(Assigned task):
Print the records below word for word, beginning with the first line and ending once the line containing "area by class" is printed.

(Records from a dataset):
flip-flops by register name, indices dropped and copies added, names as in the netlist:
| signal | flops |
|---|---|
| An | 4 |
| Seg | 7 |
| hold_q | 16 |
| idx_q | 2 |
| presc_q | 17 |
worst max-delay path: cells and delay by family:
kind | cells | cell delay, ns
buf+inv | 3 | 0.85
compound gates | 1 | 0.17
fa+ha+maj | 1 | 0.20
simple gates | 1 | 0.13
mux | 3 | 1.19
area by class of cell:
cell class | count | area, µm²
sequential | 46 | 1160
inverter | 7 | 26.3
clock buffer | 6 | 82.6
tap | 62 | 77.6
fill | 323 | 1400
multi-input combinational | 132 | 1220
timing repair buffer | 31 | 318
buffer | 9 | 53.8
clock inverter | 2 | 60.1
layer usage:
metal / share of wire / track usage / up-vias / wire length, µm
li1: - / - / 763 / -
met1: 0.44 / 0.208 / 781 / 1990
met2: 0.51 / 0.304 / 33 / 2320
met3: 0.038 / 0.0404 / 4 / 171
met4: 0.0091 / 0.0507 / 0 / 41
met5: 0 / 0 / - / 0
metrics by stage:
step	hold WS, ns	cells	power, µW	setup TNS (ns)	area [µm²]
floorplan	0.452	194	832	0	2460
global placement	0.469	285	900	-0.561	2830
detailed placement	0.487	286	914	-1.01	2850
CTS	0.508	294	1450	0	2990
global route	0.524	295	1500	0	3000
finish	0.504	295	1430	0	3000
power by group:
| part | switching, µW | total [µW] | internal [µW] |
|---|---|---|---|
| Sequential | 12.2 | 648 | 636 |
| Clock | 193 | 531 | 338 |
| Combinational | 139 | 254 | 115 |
==> src/flat_wrapper.sv <==
// flat-port wrapper written by rule: the top's interface ports become plain ports
module pipe_ctrl_flush_flat 
#(
    parameter int FLUSH_DEPTH = 1,
    parameter int EN_CUSTOM   = 1
)
  (CLK, RSTn, b_INST, b_wrong, b_stall, b_RegWE, b_ALUOP, b_ALUsrcA, b_ALUsrcB, b_Immsrc, b_MemWE, b_MemLD, b_PCsrc, b_squash, b_ill);
  pipe_ctrl_flush_if b_i ();
  input  logic CLK;
  input  logic RSTn;
  input wire logic [$bits(b_i.INST)-1:0] b_INST;
  input wire logic [$bits(b_i.wrong)-1:0] b_wrong;
  input wire logic [$bits(b_i.stall)-1:0] b_stall;
  output wire logic [$bits(b_i.RegWE)-1:0] b_RegWE;
  output wire logic [$bits(b_i.ALUOP)-1:0] b_ALUOP;
  output wire logic [$bits(b_i.ALUsrcA)-1:0] b_ALUsrcA;
  output wire logic [$bits(b_i.ALUsrcB)-1:0] b_ALUsrcB;
  output wire logic [$bits(b_i.Immsrc)-1:0] b_Immsrc;
  output wire logic [$bits(b_i.MemWE)-1:0] b_MemWE;
  output wire logic [$bits(b_i.MemLD)-1:0] b_MemLD;
  output wire logic [$bits(b_i.PCsrc)-1:0] b_PCsrc;
  output wire logic [$bits(b_i.squash)-1:0] b_squash;
  output wire logic [$bits(b_i.ill)-1:0] b_ill;
  assign b_i.INST = b_INST;
  assign b_i.wrong = b_wrong;
  assign b_i.stall = b_stall;
  assign b_RegWE = b_i.RegWE;
  assign b_ALUOP = b_i.ALUOP;
  assign b_ALUsrcA = b_i.ALUsrcA;
  assign b_ALUsrcB = b_i.ALUsrcB;
  assign b_Immsrc = b_i.Immsrc;
  assign b_MemWE = b_i.MemWE;
  assign b_MemLD = b_i.MemLD;
  assign b_PCsrc = b_i.PCsrc;
  assign b_squash = b_i.squash;
  assign b_ill = b_i.ill;
  pipe_ctrl_flush #(.FLUSH_DEPTH(FLUSH_DEPTH), .EN_CUSTOM(EN_CUSTOM)) u_core (.CLK(CLK), .RSTn(RSTn), .b(b_i));
endmodule
==> config.mk <==
export PLATFORM = sky130hd
export DESIGN_NAME = pipe_ctrl_flush_flat
export DESIGN_NICKNAME = d
export VERILOG_FILES = /design/src/rtl/pipe_ctrl_flush_if.sv /design/src/rtl/pipe_ctrl_flush.sv /design/src/flat_wrapper.sv
export SDC_FILE = /design/constraint.sdc
export NUM_CORES = 1
export LEC_CHECK = 0
export BUFFER_PORTS_ARGS = -buffer_cell sky130_fd_sc_hd__clkbuf_2
export CORE_MARGIN = 2
export CORE_UTILIZATION = 33
export CTS_CLUSTER_SIZE = 8
export DETAILED_ROUTE_END_ITERATION = 7
export PLACE_DENSITY = 0.87
export SLEW_MARGIN = 10
export SYNTH_ARGS = -nofsm -noshare
export SYNTH_HDL_FRONTEND = slang
export SYNTH_SLANG_ARGS = --single-unit
==> constraint.sdc <==
create_clock -name CLK -period 1.4 [get_ports CLK]
set_input_delay 0.07 -clock CLK [delete_from_list [all_inputs] [get_ports CLK]]
set_output_delay 0.07 -clock CLK [all_outputs]
set_load 0.02 [all_outputs]
[src/rtl/mealy_seq_detector_if.sv]
// Control, symbol stream and status bundle of the detector.
// master drives stimulus, slave is the detector side.
interface mealy_seq_detector_if
  import mealy_pkg::*;
#(
  parameter int SYM_W   = 2,
  parameter int PAT_LEN = 4,
  parameter int CNT_W   = 8
);

  localparam int SW = state_w(PAT_LEN);

  logic                     load;
  logic [SYM_W*PAT_LEN-1:0] pattern;
  logic                     overlap;
  logic                     in_valid;
  logic [SYM_W-1:0]         in_sym;
  logic                     match;
  logic [SW-1:0]            state;
  logic [CNT_W-1:0]         match_count;
  logic                     count_sat;

  modport master (
    output load, pattern, overlap,
    output in_valid, in_sym,
    input  match, state,
    input  match_count, count_sat
  );

  modport slave (
    input  load, pattern, overlap,
    input  in_valid, in_sym,
    output match, state,
    output match_count, count_sat
  );

endinterface

[src/rtl/mealy_seq_detector_sat_counter.sv]
// Saturating event counter with synchronous reset and clear.
// The saturation flag is registered together with the count.
module mealy_sat_counter #(
  parameter int W = 8
) (
  input  logic         clk,
  input  logic         rst,
  input  logic         clr,
  input  logic         inc,
  output logic [W-1:0] cnt,
  output logic         sat
);

  logic [W-1:0] cnt_q, cnt_d;
  logic         sat_q, sat_d;

  always_comb begin
    cnt_d = cnt_q;
    if (clr) begin
      cnt_d = '0;
    end else if (inc && !sat_q) begin
      cnt_d = cnt_q + W'(1);
    end
    sat_d = &cnt_d;
  end

  always_ff @(posedge clk) begin
    if (rst) begin
      cnt_q <= '0;
      sat_q <= 1'b0;
    end else begin
      cnt_q <= cnt_d;
      sat_q <= sat_d;
    end
  end

  assign cnt = cnt_q;
  assign sat = sat_q;

endmodule

[src/rtl/mealy_seq_detector.sv]
// Programmable Mealy sequence detector with KMP-style fallback.
// Keeps the last PAT_LEN-1 symbols and picks the longest matching prefix.
module mealy_seq_detector
  import mealy_pkg::*;
#(
  parameter int SYM_W   = 2,
  parameter int PAT_LEN = 4,
  parameter int CNT_W   = 8
) (
  input logic                 clk,
  input logic                 rst,
  mealy_seq_detector_if.slave bus
);

  localparam int SW = state_w(PAT_LEN);
  localparam int PW = SYM_W * PAT_LEN;
  localparam int HW = SYM_W * (PAT_LEN - 1);

  logic [PW-1:0]        pat_q, pat_d;
  logic                 ovl_q, ovl_d;
  logic [SW-1:0]        state_q, state_d;
  logic [HW-1:0]        hist_q, hist_d;
  logic [PW-1:0]        win;
  logic [PAT_LEN-1:1]   hit;
  logic [SW-1:0]        best_k;
  logic [SYM_MAX-1:0]   last_sym;
  logic                 consume;
  logic                 match;

  // Newest symbol sits in the top slot of the window.
  assign win      = {bus.in_sym, hist_q};
  assign consume  = bus.in_valid & ~bus.load & ~rst;
  assign last_sym = sym_at(PAT_MAX'(pat_q), PAT_LEN - 1, SYM_W);
  assign match    = consume
                  & (state_q == SW'(PAT_LEN - 1))
                  & (SYM_MAX'(bus.in_sym) == last_sym);

  for (genvar k = 1; k < PAT_LEN; k++) begin : g_pref
    assign hit[k] = (pat_q[k*SYM_W-1:0] == win[PW-1 -: k*SYM_W]);
  end

  always_comb begin
    best_k = '0;
    for (int k = 1; k < PAT_LEN; k++) begin
      if (hit[k] && (k <= int'(state_q) + 1)) begin
        best_k = SW'(k);
      end
    end
  end

  always_comb begin
    pat_d   = pat_q;
    ovl_d   = ovl_q;
    state_d = state_q;
    hist_d  = hist_q;
    if (bus.load) begin
      pat_d   = bus.pattern;
      ovl_d   = bus.overlap;
      state_d = '0;
      hist_d  = '0;
    end else if (bus.in_valid) begin
      hist_d  = win[PW-1:SYM_W];
      state_d = (match && (ovl_q == MODE_NONOVL)) ? '0 : best_k;
    end
  end

  always_ff @(posedge clk) begin
    if (rst) begin
      pat_q   <= '0;
      ovl_q   <= 1'b0;
      state_q <= '0;
      hist_q  <= '0;
    end else begin
      pat_q   <= pat_d;
      ovl_q   <= ovl_d;
      state_q <= state_d;
      hist_q  <= hist_d;
    end
  end

  mealy_sat_counter #(.W(CNT_W)) u_cnt (
    .clk (clk),
    .rst (rst),
    .clr (bus.load),
    .inc (match),
    .cnt (bus.match_count),
    .sat (bus.count_sat)
  );

  assign bus.match = match;
  assign bus.state = state_q;

endmodule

(Output of the exercise):
flip-flops by register name, indices dropped and copies added, names as in the netlist:
| signal | flops |
|---|---|
| An | 4 |
| Seg | 7 |
| hold_q | 16 |
| idx_q | 2 |
| presc_q | 17 |
worst max-delay path: cells and delay by family:
kind | cells | cell delay, ns
buf+inv | 3 | 0.85
compound gates | 1 | 0.17
fa+ha+maj | 1 | 0.20
simple gates | 1 | 0.13
mux | 3 | 1.19
area by class of cell:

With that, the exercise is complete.